Il 19 Marzo di quest’anno non si è dato molto rilievo all’archiviazione del caso Ullrich: per la Federazione Svizzera, dopo quattro anni, nessuna accusa è stata provata.
Il corridore, da qualsiasi parte la si esamini, fu vittima di un’ingiustizia palese e alcuni soloni dell’Uci, con il codice Morse usato in questi casi, hanno rilanciato con le solite minacce. Ma Ulle, anche se potrebbe chiedere risarcimenti sanguinosi per le casseforti dei Federali, non pensiamo abbia ancora in mente il suo passato agonistico; non avendo bisogno di questi signori, con la dote accumulata in un decennio, se ne strafrega. E’ sempre lo stesso Gianburrasca che, mentre il maestro Peter Becker fingeva di distrarsi, bramava di comperarsi quelle Nike coloratissime dall’altra parte del Muro. Il cicloturista obeso che nel 1998 si staccava sui cavalcavia del Giro d’Aragona e l’Imperatore accolto a Bonn, l’anno prima, da cinquantamila persone in delirio. Il ragazzone sul palco del Trittico Lombardo che rimase trenta minuti a firmare autografi e a posare per una foto ricordo dicendo a tutti “krazie”, manco fosse il professore Kranz di Paolo Villaggio.
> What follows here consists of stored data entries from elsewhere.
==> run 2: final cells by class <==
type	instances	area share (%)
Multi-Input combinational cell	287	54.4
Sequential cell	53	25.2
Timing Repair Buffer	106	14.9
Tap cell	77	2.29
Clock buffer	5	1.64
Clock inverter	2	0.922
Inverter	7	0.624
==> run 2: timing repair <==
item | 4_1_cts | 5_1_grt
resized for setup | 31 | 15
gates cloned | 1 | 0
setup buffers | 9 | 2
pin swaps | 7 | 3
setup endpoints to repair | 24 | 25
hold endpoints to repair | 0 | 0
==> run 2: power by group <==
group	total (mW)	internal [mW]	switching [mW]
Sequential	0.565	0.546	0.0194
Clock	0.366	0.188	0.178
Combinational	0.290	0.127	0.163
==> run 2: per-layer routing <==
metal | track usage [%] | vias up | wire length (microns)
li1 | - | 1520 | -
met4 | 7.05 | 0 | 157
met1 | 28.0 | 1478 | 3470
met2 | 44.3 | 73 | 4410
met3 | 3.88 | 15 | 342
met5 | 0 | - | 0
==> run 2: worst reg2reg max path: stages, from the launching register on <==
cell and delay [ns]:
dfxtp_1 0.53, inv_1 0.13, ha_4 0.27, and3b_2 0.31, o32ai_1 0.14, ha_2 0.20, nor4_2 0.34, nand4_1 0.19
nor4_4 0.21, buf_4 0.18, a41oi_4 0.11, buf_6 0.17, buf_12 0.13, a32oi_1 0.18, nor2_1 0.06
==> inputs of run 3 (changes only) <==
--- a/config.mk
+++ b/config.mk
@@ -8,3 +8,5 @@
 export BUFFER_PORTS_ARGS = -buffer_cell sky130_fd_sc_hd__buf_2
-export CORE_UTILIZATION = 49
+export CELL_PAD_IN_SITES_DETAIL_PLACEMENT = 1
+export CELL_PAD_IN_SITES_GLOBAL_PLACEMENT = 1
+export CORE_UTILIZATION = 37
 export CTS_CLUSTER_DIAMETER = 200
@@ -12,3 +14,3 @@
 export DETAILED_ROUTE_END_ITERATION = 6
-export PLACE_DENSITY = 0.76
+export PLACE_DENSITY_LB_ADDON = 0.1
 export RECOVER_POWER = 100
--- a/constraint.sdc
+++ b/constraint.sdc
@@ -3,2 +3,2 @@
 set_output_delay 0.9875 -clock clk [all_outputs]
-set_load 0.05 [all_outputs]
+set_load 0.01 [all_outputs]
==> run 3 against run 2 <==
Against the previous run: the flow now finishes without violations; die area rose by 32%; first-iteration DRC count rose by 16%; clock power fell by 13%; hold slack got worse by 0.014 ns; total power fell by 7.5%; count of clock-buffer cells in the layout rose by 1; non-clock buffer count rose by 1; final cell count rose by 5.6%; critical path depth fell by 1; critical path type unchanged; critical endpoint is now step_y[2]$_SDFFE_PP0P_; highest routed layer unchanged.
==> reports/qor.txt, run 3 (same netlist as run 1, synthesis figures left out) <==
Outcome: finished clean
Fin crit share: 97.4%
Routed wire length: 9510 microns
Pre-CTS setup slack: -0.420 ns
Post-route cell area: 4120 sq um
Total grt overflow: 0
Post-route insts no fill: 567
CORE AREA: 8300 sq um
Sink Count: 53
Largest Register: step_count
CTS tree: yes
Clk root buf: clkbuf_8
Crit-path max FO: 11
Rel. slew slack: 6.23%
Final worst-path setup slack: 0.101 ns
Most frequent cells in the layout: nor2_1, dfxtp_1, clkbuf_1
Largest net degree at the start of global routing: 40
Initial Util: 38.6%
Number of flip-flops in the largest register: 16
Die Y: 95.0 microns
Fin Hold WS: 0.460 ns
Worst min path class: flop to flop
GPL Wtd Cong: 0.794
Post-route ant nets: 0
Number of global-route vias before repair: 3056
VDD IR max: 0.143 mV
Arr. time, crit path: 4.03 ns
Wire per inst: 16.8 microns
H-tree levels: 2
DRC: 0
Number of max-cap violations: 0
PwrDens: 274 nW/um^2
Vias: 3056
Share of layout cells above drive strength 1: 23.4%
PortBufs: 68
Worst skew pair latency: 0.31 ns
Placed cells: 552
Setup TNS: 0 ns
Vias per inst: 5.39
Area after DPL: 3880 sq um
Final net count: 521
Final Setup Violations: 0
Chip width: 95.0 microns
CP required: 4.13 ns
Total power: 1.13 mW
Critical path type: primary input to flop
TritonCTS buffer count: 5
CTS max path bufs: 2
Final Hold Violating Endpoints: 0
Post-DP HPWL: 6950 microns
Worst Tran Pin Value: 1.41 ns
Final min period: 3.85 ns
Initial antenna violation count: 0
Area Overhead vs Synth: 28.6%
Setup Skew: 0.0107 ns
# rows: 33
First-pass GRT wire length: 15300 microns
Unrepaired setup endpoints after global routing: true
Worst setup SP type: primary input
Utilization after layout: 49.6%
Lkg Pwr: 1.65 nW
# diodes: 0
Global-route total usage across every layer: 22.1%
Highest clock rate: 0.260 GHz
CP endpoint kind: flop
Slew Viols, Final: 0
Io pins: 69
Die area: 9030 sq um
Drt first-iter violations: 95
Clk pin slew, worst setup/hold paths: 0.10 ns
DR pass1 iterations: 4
[config.mk]
export PLATFORM = sky130hd
export DESIGN_NAME = emif_bus_arbiter_flat
export DESIGN_NICKNAME = d
export VERILOG_FILES = /design/src/rtl/emif_bus_arbiter_if.sv /design/src/rtl/emif_bus_arbiter.sv /design/src/flat_wrapper.sv
export SDC_FILE = /design/constraint.sdc
export NUM_CORES = 1
export LEC_CHECK = 0
export CAP_MARGIN = 20
export CORE_MARGIN = 2
export CORE_UTILIZATION = 37
export DETAILED_ROUTE_END_ITERATION = 10
export PLACE_DENSITY = 0.77
export SETUP_SLACK_MARGIN = 0.2
export SYNTH_ARGS = -nofsm -noshare
export SYNTH_HDL_FRONTEND = slang
export SYNTH_SLANG_ARGS = --single-unit
export TNS_END_PERCENT = 10
[constraint.sdc]
create_clock -name clk -period 1.9 [get_ports clk]
set_input_delay 0.475 -clock clk [delete_from_list [all_inputs] [get_ports clk]]
set_output_delay 0.475 -clock clk [all_outputs]
set_load 0.05 [all_outputs]
[src/rtl/emif_bus_arbiter_if.sv]
// Bundle of the EMIF, local-requester and RAM signals handled by the arbiter.
// The slave modport is the arbiter's view. The master modport is the
// environment's view: the EMIF sync block, the local requester and the RAM.
interface emif_bus_arbiter_if #(
   parameter int AW = 8,
   parameter int DW = 16
);
   logic          we_logic;
   logic          mcu_idle;
   logic [AW-1:0] emif_addr;
   logic [DW-1:0] emif_data;
   logic          loc_req;
   logic          loc_we;
   logic [AW-1:0] loc_addr;
   logic [DW-1:0] loc_wdata;
   logic          loc_gnt;
   logic [DW-1:0] loc_rdata;
   logic          loc_rvalid;
   logic          loc_done;
   logic          loc_abort;
   logic          ram_en;
   logic          ram_we;
   logic [AW-1:0] ram_addr;
   logic [DW-1:0] ram_wdata;
   logic [DW-1:0] ram_rdata;
   logic [15:0]   mcu_wr_cnt;
   logic [7:0]    preempt_cnt;

   modport slave (
      input  we_logic, mcu_idle, emif_addr, emif_data,
      input  loc_req, loc_we, loc_addr, loc_wdata, ram_rdata,
      output loc_gnt, loc_rdata, loc_rvalid, loc_done, loc_abort,
      output ram_en, ram_we, ram_addr, ram_wdata, mcu_wr_cnt, preempt_cnt
   );

   modport master (
      output we_logic, mcu_idle, emif_addr, emif_data,
      output loc_req, loc_we, loc_addr, loc_wdata, ram_rdata,
      input  loc_gnt, loc_rdata, loc_rvalid, loc_done, loc_abort,
      input  ram_en, ram_we, ram_addr, ram_wdata, mcu_wr_cnt, preempt_cnt
   );
endinterface
**src/rtl/mest_disp_pkg.sv**
```systemverilog
// rtl/mest_disp_pkg.sv - shared types, glyph table and hex decode for the result display
package mest_disp_pkg;

    typedef enum logic [1:0] {
        IDLE = 2'd0,
        RUN  = 2'd1,
        DONE = 2'd2
    } state_t;

    // Active-low segment patterns, bit order {g,f,e,d,c,b,a}
    localparam logic [6:0] SEG_DASH  = 7'b0111111;
    localparam logic [6:0] SEG_BLANK = 7'b1111111;

    localparam logic [6:0] HEX_SEG [16] = '{
        7'b1000000, // 0
        7'b1111001, // 1
        7'b0100100, // 2
        7'b0110000, // 3
        7'b0011001, // 4
        7'b0010010, // 5
        7'b0000010, // 6
        7'b1111000, // 7
        7'b0000000, // 8
        7'b0010000, // 9
        7'b0001000, // A
        7'b0000011, // b
        7'b1000110, // C
        7'b0100001, // d
        7'b0000110, // E
        7'b0001110  // F
    };

    function automatic logic [6:0] hex_to_seg(input logic [3:0] nib);
        return HEX_SEG[nib];
    endfunction

endpackage

```
**src/rtl/mest_result_display_if.sv**
```systemverilog
// rtl/mest_result_display_if.sv - result stream from mest_pro plus board clear
interface mest_result_display_if;
    logic [7:0] i_result;
    logic       i_valid_result;
    logic       i_carry;
    logic       i_zero_flag;
    logic       i_all_done;
    logic       i_clear;

    modport master (
        output i_result, i_valid_result, i_carry, i_zero_flag, i_all_done, i_clear
    );

    modport slave (
        input  i_result, i_valid_result, i_carry, i_zero_flag, i_all_done, i_clear
    );
endinterface

```
**src/rtl/mest_seg_scanner.sv**
```systemverilog
// rtl/mest_seg_scanner.sv - time-multiplexed 4-digit active-low seven-segment driver
module mest_seg_scanner
    import mest_disp_pkg::*;
#(
    parameter int REFRESH_DIV = 100000,
    parameter int NUM_DIGITS  = 4
) (
    input  logic                            clk,
    input  logic                            rst_n,
    input  logic [NUM_DIGITS-1:0][3:0]      nibbles,
    input  logic [NUM_DIGITS-1:0]           dp_lit,
    input  logic                            force_dash,
    output logic [6:0]                      o_seg,
    output logic                            o_dp,
    output logic [NUM_DIGITS-1:0]           o_an
);

    localparam int CNT_W = (REFRESH_DIV > 2) ? $clog2(REFRESH_DIV) : 1;
    localparam logic [CNT_W-1:0] CNT_LAST = CNT_W'(REFRESH_DIV - 1);

    if (NUM_DIGITS != 4) begin : g_bad_digits
        $error("mest_seg_scanner supports exactly 4 digits");
    end
    if (REFRESH_DIV < 2) begin : g_bad_div
        $error("REFRESH_DIV must be at least 2");
    end

    logic [CNT_W-1:0] refresh_cnt;
    logic [1:0]       digit_idx;
    logic [1:0]       digit_nxt;
    logic             wrap;

    // Next digit is computed ahead so anode and segments register on the same edge
    always_comb begin
        wrap      = (refresh_cnt == CNT_LAST);
        digit_nxt = wrap ? digit_idx + 2'd1 : digit_idx;
    end

    // Refresh counter, digit index and registered display outputs
    always_ff @(posedge clk or negedge rst_n) begin
        if (!rst_n) begin
            refresh_cnt <= '0;
            digit_idx   <= 2'd0;
            o_an        <= 4'b1110;
            o_seg       <= SEG_DASH;
            o_dp        <= 1'b1;
        end else begin
            refresh_cnt <= wrap ? '0 : refresh_cnt + 1'b1;
            digit_idx   <= digit_nxt;
            o_an        <= ~(4'b0001 << digit_nxt);
            o_seg       <= force_dash ? SEG_DASH : hex_to_seg(nibbles[digit_nxt]);
            o_dp        <= force_dash ? 1'b1 : ~dp_lit[digit_nxt];
        end
    end

endmodule

```
**src/rtl/mest_result_display.sv**
```systemverilog
// rtl/mest_result_display.sv - captures mest_pro results and shows them on a 4-digit display
module mest_result_display
    import mest_disp_pkg::*;
#(
    parameter int REFRESH_DIV = 100000,
    parameter int NUM_DIGITS  = 4
) (
    input  logic                  clk,
    input  logic                  i_reset_n,
    mest_result_display_if.slave  res,
    output logic [6:0]            o_seg,
    output logic                  o_dp,
    output logic [NUM_DIGITS-1:0] o_an,
    output logic [7:0]            o_count,
    output logic                  o_done
);

    if (NUM_DIGITS != 4) begin : g_bad_digits
        $error("mest_result_display supports exactly 4 digits");
    end

    state_t     state;
    state_t     state_nxt;
    logic [7:0] last_result;
    logic       last_carry;
    logic       last_zero;
    logic       capture;

    // Results are only accepted before completion, and clear overrides them
    assign capture = (state != DONE) && res.i_valid_result && !res.i_clear;

    // FSM state register
    always_ff @(posedge clk or negedge i_reset_n) begin
        if (!i_reset_n) begin
            state <= IDLE;
        end else begin
            state <= state_nxt;
        end
    end

    // Next-state: clear wins, completion beats a simultaneous first result
    always_comb begin
        state_nxt = state;
        if (res.i_clear) begin
            state_nxt = IDLE;
        end else begin
            case (state)
                IDLE: begin
                    if (res.i_all_done)          state_nxt = DONE;
                    else if (res.i_valid_result) state_nxt = RUN;
                end
                RUN: begin
                    if (res.i_all_done) state_nxt = DONE;
                end
                DONE:    state_nxt = DONE;
                default: state_nxt = IDLE;
            endcase
        end
    end

    // Captured result, flags and saturating result count
    always_ff @(posedge clk or negedge i_reset_n) begin
        if (!i_reset_n) begin
            last_result <= 8'h00;
            last_carry  <= 1'b0;
            last_zero   <= 1'b0;
            o_count     <= 8'h00;
        end else if (res.i_clear) begin
            last_result <= 8'h00;
            last_carry  <= 1'b0;
            last_zero   <= 1'b0;
            o_count     <= 8'h00;
        end else if (capture) begin
            last_result <= res.i_result;
            last_carry  <= res.i_carry;
            last_zero   <= res.i_zero_flag;
            o_count     <= (o_count == 8'hFF) ? o_count : o_count + 8'd1;
        end
    end

    assign o_done = (state == DONE);

    mest_seg_scanner #(
        .REFRESH_DIV (REFRESH_DIV),
        .NUM_DIGITS  (NUM_DIGITS)
    ) u_scanner (
        .clk        (clk),
        .rst_n      (i_reset_n),
        .nibbles    ({o_count[7:4], o_count[3:0], last_result[7:4], last_result[3:0]}),
        .dp_lit     ({o_done, 1'b0, last_zero, last_carry}),
        .force_dash (state == IDLE),
        .o_seg      (o_seg),
        .o_dp       (o_dp),
        .o_an       (o_an)
    );

endmodule
```
**src/flat_wrapper.sv**
```systemverilog
// flat-port wrapper written by rule: the top's interface ports become plain ports
module mest_result_display_flat import mest_disp_pkg::*;
#(
    parameter int REFRESH_DIV = 100000,
    parameter int NUM_DIGITS  = 4
)
  (clk, i_reset_n, o_seg, o_dp, o_an, o_count, o_done, res_i_result, res_i_valid_result, res_i_carry, res_i_zero_flag, res_i_all_done, res_i_clear);
  mest_result_display_if res_i ();
  input  logic clk;
  input  logic i_reset_n;
  output logic [6:0] o_seg;
  output logic o_dp;
  output logic [NUM_DIGITS-1:0] o_an;
  output logic [7:0] o_count;
  output logic o_done;
  input wire logic [$bits(res_i.i_result)-1:0] res_i_result;
  input wire logic [$bits(res_i.i_valid_result)-1:0] res_i_valid_result;
  input wire logic [$bits(res_i.i_carry)-1:0] res_i_carry;
  input wire logic [$bits(res_i.i_zero_flag)-1:0] res_i_zero_flag;
  input wire logic [$bits(res_i.i_all_done)-1:0] res_i_all_done;
  input wire logic [$bits(res_i.i_clear)-1:0] res_i_clear;
  assign res_i.i_result = res_i_result;
  assign res_i.i_valid_result = res_i_valid_result;
  assign res_i.i_carry = res_i_carry;
  assign res_i.i_zero_flag = res_i_zero_flag;
  assign res_i.i_all_done = res_i_all_done;
  assign res_i.i_clear = res_i_clear;
  mest_result_display #(.REFRESH_DIV(REFRESH_DIV), .NUM_DIGITS(NUM_DIGITS)) u_core (.clk(clk), .i_reset_n(i_reset_n), .res(res_i), .o_seg(o_seg), .o_dp(o_dp), .o_an(o_an), .o_count(o_count), .o_done(o_done));
endmodule
```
La bestia che, tirando il treno Telekom per lo sprint di Zabel alla Quattro Giorni di Dunkerque 1996, fece domandare a un Peter De Clerq col fiatone (rivolto verso l’ammiraglia di Godefroot):
“Ma dove avete preso quell’energumeno?”. Epilogo dolceamaro della vicenda, riassunto dalle parole sagge di un suo antico massaggiatore: “Feci le iniezioni di epo al Tour ’97, con quelle lo aiutai a vincere…Ma sono sicuro che in un mondo perfetto, senza doping, ne avrebbe vinti dieci”. E così sia.